→ **WORK REQUEST**
Could you set down exactly the lines of the data below, starting at the one that holds "grt_use_met2 0.336 \" and ending at the one that holds "met1_usage 0.329 \", both included, and only those?

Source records
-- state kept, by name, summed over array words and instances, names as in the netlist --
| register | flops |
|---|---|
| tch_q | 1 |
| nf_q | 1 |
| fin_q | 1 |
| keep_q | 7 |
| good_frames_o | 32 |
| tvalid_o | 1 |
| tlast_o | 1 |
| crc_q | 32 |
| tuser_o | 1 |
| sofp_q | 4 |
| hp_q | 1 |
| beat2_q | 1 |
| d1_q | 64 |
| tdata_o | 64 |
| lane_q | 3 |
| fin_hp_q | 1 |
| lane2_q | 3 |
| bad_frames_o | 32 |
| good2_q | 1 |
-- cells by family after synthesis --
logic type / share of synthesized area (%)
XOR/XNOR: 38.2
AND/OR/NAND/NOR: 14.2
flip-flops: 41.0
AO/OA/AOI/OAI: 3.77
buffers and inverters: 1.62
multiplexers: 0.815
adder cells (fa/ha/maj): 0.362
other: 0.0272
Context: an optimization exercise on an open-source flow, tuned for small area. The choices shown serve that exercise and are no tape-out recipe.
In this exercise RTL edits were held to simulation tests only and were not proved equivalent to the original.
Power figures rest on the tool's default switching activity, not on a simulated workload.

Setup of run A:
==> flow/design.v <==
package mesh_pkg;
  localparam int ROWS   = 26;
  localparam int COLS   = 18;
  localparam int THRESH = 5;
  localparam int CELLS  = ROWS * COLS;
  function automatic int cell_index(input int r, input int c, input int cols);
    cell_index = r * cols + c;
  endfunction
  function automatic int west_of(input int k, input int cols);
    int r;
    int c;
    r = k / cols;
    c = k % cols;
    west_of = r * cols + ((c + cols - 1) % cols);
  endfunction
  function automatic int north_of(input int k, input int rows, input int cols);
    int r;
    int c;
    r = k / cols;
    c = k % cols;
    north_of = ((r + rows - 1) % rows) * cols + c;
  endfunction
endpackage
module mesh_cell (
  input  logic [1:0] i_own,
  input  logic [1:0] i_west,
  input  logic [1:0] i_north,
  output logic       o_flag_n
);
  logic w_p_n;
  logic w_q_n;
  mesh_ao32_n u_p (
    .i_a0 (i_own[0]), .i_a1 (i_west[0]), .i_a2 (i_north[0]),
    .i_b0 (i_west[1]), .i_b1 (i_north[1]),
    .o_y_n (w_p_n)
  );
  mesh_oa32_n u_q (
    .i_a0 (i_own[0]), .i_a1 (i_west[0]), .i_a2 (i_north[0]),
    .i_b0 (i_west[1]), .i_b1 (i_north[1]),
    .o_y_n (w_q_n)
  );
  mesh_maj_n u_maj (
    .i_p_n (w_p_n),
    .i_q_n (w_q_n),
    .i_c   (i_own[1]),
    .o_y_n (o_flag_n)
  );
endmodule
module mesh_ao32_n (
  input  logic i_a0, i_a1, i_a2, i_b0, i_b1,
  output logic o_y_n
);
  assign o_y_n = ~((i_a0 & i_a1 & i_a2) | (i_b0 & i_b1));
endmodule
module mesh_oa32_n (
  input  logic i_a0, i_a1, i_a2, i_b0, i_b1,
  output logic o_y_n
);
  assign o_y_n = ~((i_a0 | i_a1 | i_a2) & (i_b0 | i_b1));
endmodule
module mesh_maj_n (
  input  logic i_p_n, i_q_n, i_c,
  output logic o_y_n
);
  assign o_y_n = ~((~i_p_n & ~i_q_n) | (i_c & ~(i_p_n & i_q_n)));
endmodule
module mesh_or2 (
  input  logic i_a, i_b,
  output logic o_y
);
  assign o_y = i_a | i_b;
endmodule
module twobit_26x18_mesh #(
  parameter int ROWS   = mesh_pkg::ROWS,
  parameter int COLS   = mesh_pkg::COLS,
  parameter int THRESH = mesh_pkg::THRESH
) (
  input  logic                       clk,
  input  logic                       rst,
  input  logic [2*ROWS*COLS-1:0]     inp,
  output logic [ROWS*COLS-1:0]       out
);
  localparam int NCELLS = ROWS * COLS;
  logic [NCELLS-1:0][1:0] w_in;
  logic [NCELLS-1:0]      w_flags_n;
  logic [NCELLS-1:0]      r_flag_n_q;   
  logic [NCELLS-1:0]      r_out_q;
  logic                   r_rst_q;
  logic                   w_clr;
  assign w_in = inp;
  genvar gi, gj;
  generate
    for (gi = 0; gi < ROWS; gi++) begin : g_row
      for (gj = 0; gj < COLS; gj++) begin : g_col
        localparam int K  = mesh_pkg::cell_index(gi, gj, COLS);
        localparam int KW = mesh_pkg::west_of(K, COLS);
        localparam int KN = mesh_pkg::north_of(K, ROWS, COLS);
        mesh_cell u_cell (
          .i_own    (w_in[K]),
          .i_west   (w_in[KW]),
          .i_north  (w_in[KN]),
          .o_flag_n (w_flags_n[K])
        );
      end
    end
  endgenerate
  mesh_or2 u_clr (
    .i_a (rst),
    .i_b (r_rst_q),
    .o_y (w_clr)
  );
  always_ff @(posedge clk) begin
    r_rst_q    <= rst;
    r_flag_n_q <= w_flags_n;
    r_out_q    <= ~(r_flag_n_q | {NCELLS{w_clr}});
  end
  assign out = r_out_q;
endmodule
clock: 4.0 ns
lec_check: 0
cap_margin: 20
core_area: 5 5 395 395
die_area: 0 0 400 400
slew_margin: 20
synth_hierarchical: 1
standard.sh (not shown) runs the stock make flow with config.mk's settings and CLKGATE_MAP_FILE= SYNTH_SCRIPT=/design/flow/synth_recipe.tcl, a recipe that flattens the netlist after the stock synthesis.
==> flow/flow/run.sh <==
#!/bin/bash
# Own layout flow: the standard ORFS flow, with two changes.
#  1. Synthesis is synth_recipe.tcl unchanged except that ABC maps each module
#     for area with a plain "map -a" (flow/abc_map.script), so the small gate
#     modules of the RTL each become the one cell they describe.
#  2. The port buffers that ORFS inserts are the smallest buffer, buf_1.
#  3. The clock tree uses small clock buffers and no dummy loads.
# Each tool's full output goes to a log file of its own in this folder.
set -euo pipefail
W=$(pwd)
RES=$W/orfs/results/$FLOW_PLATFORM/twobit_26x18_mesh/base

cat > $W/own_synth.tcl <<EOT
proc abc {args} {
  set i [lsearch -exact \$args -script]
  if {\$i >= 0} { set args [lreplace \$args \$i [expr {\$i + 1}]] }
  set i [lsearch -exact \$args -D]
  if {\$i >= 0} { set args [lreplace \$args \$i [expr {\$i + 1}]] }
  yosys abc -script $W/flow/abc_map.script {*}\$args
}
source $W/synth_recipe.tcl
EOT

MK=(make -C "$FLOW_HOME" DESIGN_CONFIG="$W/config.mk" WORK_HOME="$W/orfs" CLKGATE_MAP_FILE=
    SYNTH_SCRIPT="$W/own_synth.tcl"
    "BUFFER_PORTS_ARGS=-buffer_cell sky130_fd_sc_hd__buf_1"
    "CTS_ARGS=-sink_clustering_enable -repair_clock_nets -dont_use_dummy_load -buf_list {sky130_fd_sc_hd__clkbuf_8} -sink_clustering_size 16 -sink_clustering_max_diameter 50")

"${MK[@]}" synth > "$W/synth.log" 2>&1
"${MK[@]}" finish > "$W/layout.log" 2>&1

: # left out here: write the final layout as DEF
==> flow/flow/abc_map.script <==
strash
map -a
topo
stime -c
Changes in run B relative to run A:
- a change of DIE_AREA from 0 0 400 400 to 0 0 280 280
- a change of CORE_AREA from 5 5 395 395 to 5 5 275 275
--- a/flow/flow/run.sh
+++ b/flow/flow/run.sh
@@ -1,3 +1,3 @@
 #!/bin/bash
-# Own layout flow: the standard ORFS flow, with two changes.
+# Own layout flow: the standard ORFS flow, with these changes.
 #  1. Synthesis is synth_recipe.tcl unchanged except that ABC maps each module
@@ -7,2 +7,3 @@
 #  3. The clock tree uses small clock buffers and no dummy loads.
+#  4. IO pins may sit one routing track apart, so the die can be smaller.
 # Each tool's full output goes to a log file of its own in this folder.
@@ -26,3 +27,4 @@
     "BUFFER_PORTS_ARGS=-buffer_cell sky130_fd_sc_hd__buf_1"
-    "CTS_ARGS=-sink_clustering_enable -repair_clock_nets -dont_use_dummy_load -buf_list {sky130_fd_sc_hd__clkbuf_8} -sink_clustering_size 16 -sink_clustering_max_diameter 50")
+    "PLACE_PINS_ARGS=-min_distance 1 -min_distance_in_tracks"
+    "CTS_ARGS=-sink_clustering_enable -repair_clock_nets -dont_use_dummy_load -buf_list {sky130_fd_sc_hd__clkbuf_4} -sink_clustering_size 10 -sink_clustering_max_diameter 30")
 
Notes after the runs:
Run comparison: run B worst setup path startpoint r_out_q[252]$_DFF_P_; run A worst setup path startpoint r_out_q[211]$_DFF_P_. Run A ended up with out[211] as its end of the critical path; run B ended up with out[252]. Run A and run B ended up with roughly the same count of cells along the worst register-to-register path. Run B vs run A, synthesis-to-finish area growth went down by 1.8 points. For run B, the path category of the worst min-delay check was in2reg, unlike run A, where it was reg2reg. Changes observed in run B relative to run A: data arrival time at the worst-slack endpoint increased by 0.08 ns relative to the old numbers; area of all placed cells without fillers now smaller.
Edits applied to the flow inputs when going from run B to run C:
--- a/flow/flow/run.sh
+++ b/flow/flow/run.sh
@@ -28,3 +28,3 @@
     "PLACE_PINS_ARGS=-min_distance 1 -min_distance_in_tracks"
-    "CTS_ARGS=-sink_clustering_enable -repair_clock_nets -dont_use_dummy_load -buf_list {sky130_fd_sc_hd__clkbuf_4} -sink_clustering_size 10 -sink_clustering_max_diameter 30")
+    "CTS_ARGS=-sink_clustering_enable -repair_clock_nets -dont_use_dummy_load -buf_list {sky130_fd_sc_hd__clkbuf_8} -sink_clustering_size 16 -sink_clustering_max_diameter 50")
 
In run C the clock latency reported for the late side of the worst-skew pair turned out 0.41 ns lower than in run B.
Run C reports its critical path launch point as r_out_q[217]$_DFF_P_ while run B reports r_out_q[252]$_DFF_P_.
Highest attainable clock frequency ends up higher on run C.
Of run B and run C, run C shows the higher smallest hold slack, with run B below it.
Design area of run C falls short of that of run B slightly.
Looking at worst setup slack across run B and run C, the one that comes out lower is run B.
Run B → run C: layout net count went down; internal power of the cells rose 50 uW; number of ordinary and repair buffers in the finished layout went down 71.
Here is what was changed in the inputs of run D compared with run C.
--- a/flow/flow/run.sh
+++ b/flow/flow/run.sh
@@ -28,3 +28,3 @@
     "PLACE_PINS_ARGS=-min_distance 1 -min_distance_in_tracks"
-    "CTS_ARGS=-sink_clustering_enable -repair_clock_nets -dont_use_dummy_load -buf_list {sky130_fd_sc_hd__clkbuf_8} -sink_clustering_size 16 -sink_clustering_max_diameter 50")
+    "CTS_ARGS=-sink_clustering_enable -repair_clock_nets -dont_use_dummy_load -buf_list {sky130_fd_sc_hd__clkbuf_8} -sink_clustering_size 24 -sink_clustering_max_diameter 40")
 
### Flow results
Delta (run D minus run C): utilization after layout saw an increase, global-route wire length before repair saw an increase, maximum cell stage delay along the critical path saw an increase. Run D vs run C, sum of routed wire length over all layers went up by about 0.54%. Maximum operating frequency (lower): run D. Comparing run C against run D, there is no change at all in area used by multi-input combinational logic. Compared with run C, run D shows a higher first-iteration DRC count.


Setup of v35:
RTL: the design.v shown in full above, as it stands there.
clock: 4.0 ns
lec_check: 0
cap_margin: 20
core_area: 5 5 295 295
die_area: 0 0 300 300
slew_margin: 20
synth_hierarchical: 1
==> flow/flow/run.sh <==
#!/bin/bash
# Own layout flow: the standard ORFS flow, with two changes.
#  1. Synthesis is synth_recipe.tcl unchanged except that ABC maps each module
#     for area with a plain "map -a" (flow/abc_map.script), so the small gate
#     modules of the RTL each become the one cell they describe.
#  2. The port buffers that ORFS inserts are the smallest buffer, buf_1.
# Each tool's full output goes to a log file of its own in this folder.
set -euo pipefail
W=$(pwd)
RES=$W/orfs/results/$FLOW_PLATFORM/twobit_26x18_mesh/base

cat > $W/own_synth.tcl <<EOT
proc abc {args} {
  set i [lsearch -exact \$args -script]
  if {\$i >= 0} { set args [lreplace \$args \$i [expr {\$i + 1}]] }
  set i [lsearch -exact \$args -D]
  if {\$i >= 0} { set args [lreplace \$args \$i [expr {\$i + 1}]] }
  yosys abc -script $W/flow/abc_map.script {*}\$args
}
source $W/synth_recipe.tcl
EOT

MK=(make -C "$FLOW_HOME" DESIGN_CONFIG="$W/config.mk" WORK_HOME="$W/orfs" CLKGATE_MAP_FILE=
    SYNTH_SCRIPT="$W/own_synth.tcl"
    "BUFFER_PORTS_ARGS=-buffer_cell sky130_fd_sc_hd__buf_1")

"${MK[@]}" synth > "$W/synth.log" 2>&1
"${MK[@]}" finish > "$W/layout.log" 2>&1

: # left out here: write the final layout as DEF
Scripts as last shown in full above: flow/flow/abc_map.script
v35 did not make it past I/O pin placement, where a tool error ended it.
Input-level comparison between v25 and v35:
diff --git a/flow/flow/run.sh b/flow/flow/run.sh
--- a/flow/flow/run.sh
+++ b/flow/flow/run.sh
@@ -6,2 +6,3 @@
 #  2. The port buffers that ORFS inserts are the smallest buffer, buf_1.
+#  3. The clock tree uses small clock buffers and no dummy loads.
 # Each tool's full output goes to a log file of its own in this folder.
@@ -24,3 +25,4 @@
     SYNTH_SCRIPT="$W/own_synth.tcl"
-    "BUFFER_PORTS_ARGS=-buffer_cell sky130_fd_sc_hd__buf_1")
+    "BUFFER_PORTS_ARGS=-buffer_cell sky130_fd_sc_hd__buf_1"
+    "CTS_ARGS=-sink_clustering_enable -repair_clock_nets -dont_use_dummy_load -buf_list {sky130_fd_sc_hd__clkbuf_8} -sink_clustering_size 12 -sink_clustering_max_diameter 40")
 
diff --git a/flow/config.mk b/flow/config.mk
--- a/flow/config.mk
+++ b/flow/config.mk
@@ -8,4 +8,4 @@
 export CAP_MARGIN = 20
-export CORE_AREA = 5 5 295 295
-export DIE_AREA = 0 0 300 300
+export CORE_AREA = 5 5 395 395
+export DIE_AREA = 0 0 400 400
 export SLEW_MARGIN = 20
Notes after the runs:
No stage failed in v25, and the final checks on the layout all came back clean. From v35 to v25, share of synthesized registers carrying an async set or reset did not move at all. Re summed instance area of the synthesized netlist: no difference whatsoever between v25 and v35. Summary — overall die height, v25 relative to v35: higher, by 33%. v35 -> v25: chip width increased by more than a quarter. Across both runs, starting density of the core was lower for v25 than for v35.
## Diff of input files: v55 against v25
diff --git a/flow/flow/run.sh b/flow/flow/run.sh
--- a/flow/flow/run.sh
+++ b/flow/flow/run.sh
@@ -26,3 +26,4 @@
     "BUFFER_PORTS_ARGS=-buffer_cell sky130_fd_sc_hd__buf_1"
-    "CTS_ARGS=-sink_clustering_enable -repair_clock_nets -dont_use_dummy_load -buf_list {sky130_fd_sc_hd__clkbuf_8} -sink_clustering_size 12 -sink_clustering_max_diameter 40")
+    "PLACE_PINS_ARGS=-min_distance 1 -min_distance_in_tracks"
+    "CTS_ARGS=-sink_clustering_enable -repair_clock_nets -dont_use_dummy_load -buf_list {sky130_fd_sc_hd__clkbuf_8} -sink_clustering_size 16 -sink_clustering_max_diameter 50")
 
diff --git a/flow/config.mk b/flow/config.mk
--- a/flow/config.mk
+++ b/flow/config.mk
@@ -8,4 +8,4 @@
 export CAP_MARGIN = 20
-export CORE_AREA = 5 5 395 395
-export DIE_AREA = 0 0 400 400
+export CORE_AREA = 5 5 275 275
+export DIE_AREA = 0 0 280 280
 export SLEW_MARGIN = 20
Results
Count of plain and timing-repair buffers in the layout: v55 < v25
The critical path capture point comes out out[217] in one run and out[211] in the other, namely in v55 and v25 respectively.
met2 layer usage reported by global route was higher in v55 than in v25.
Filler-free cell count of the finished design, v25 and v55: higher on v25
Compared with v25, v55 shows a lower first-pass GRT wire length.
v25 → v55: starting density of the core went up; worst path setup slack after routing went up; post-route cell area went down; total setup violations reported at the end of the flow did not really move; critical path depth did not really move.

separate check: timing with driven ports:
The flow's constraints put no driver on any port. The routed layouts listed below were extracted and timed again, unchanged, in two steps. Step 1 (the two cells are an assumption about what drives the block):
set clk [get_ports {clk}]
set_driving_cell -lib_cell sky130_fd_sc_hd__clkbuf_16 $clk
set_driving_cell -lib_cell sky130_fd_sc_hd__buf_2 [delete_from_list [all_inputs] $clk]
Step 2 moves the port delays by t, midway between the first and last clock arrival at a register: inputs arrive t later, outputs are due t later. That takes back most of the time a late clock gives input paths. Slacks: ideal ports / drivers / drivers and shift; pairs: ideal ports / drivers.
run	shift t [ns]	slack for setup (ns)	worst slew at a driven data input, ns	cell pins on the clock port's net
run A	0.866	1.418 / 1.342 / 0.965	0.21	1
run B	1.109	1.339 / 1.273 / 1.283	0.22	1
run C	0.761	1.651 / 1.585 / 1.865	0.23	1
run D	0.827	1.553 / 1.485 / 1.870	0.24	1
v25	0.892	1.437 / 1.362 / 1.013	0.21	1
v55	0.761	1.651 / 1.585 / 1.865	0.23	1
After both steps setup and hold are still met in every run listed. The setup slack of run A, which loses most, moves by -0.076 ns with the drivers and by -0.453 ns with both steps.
---
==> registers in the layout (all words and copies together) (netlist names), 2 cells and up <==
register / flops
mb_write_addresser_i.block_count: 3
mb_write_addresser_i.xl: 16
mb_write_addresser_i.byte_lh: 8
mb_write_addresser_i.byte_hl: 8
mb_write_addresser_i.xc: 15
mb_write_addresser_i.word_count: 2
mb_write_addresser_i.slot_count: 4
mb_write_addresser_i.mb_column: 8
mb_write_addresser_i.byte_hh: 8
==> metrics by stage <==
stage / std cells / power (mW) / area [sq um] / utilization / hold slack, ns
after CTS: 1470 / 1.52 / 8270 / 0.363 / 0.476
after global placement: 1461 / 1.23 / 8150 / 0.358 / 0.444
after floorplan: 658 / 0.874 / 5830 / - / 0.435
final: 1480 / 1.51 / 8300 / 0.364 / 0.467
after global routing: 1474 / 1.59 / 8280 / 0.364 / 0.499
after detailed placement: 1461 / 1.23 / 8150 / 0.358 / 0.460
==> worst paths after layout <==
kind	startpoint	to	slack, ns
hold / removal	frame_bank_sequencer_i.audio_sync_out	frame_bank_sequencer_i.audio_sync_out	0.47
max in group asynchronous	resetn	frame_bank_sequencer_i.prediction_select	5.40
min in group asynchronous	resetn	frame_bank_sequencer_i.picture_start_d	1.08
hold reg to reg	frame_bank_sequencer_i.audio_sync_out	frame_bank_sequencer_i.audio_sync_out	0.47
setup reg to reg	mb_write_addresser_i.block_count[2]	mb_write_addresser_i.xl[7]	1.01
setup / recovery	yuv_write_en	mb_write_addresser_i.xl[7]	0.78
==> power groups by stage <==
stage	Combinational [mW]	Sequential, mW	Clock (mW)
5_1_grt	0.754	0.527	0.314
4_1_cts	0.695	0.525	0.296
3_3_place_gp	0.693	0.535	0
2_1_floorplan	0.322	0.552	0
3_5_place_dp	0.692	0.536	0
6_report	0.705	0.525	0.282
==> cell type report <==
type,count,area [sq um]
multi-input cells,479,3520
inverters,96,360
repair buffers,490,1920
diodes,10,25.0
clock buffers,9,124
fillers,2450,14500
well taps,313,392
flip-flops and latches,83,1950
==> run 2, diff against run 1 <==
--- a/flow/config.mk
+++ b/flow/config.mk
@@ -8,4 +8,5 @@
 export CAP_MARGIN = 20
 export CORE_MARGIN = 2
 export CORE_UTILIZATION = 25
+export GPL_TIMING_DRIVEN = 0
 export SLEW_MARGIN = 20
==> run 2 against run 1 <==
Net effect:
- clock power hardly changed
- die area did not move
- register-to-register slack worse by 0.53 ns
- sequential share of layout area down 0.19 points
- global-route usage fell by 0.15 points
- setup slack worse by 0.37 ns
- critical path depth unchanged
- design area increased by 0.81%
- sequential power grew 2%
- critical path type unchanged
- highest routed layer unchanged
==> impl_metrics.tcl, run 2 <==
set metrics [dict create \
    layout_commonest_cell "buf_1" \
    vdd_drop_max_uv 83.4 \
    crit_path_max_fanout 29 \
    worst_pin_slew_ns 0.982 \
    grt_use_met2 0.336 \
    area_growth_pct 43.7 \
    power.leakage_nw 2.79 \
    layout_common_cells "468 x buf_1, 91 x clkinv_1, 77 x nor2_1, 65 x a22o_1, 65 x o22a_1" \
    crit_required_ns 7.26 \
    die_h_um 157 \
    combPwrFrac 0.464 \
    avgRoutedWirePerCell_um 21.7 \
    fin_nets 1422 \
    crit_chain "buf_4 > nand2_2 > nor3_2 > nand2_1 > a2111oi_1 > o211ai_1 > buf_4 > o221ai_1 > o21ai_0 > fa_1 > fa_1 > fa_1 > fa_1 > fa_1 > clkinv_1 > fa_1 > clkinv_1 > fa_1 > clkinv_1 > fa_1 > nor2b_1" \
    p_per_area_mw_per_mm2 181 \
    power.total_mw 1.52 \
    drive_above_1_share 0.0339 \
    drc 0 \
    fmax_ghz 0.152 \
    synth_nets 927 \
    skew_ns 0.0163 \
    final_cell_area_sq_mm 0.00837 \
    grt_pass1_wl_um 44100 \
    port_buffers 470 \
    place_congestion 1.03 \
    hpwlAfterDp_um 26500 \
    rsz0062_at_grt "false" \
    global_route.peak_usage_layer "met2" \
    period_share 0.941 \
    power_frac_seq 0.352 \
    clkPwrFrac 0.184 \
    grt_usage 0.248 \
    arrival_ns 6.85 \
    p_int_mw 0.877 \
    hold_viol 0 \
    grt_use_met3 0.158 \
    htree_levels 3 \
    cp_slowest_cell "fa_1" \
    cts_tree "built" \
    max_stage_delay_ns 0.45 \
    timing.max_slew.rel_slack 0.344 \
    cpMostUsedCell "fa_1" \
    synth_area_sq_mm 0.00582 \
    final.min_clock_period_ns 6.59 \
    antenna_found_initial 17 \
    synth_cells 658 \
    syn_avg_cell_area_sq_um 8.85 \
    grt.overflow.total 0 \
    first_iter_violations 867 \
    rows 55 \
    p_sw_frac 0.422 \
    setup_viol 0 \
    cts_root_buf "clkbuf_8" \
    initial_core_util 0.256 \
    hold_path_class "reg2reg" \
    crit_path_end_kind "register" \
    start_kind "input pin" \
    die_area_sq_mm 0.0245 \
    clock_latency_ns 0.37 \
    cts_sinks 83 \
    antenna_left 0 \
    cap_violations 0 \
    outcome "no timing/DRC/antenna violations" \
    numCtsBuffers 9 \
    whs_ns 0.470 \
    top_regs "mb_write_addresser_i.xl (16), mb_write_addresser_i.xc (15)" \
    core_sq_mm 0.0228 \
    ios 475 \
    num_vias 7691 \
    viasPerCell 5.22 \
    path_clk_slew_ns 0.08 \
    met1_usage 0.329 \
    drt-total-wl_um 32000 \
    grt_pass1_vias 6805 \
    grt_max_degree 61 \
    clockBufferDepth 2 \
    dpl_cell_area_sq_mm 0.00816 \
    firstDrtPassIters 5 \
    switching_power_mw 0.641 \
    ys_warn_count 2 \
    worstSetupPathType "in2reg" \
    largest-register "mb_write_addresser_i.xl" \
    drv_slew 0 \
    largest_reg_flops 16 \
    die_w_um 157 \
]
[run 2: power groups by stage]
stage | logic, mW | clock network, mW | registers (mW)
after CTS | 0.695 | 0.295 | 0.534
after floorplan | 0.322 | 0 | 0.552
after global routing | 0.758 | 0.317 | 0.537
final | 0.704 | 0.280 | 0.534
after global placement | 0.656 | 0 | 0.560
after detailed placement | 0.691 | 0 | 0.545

→ **RESPONSE TO THE EXERCISE**
    grt_use_met2 0.336 \
    area_growth_pct 43.7 \
    power.leakage_nw 2.79 \
    layout_common_cells "468 x buf_1, 91 x clkinv_1, 77 x nor2_1, 65 x a22o_1, 65 x o22a_1" \
    crit_required_ns 7.26 \
    die_h_um 157 \
    combPwrFrac 0.464 \
    avgRoutedWirePerCell_um 21.7 \
    fin_nets 1422 \
    crit_chain "buf_4 > nand2_2 > nor3_2 > nand2_1 > a2111oi_1 > o211ai_1 > buf_4 > o221ai_1 > o21ai_0 > fa_1 > fa_1 > fa_1 > fa_1 > fa_1 > clkinv_1 > fa_1 > clkinv_1 > fa_1 > clkinv_1 > fa_1 > nor2b_1" \
    p_per_area_mw_per_mm2 181 \
    power.total_mw 1.52 \
    drive_above_1_share 0.0339 \
    drc 0 \
    fmax_ghz 0.152 \
    synth_nets 927 \
    skew_ns 0.0163 \
    final_cell_area_sq_mm 0.00837 \
    grt_pass1_wl_um 44100 \
    port_buffers 470 \
    place_congestion 1.03 \
    hpwlAfterDp_um 26500 \
    rsz0062_at_grt "false" \
    global_route.peak_usage_layer "met2" \
    period_share 0.941 \
    power_frac_seq 0.352 \
    clkPwrFrac 0.184 \
    grt_usage 0.248 \
    arrival_ns 6.85 \
    p_int_mw 0.877 \
    hold_viol 0 \
    grt_use_met3 0.158 \
    htree_levels 3 \
    cp_slowest_cell "fa_1" \
    cts_tree "built" \
    max_stage_delay_ns 0.45 \
    timing.max_slew.rel_slack 0.344 \
    cpMostUsedCell "fa_1" \
    synth_area_sq_mm 0.00582 \
    final.min_clock_period_ns 6.59 \
    antenna_found_initial 17 \
    synth_cells 658 \
    syn_avg_cell_area_sq_um 8.85 \
    grt.overflow.total 0 \
    first_iter_violations 867 \
    rows 55 \
    p_sw_frac 0.422 \
    setup_viol 0 \
    cts_root_buf "clkbuf_8" \
    initial_core_util 0.256 \
    hold_path_class "reg2reg" \
    crit_path_end_kind "register" \
    start_kind "input pin" \
    die_area_sq_mm 0.0245 \
    clock_latency_ns 0.37 \
    cts_sinks 83 \
    antenna_left 0 \
    cap_violations 0 \
    outcome "no timing/DRC/antenna violations" \
    numCtsBuffers 9 \
    whs_ns 0.470 \
    top_regs "mb_write_addresser_i.xl (16), mb_write_addresser_i.xc (15)" \
    core_sq_mm 0.0228 \
    ios 475 \
    num_vias 7691 \
    viasPerCell 5.22 \
    path_clk_slew_ns 0.08 \
    met1_usage 0.329 \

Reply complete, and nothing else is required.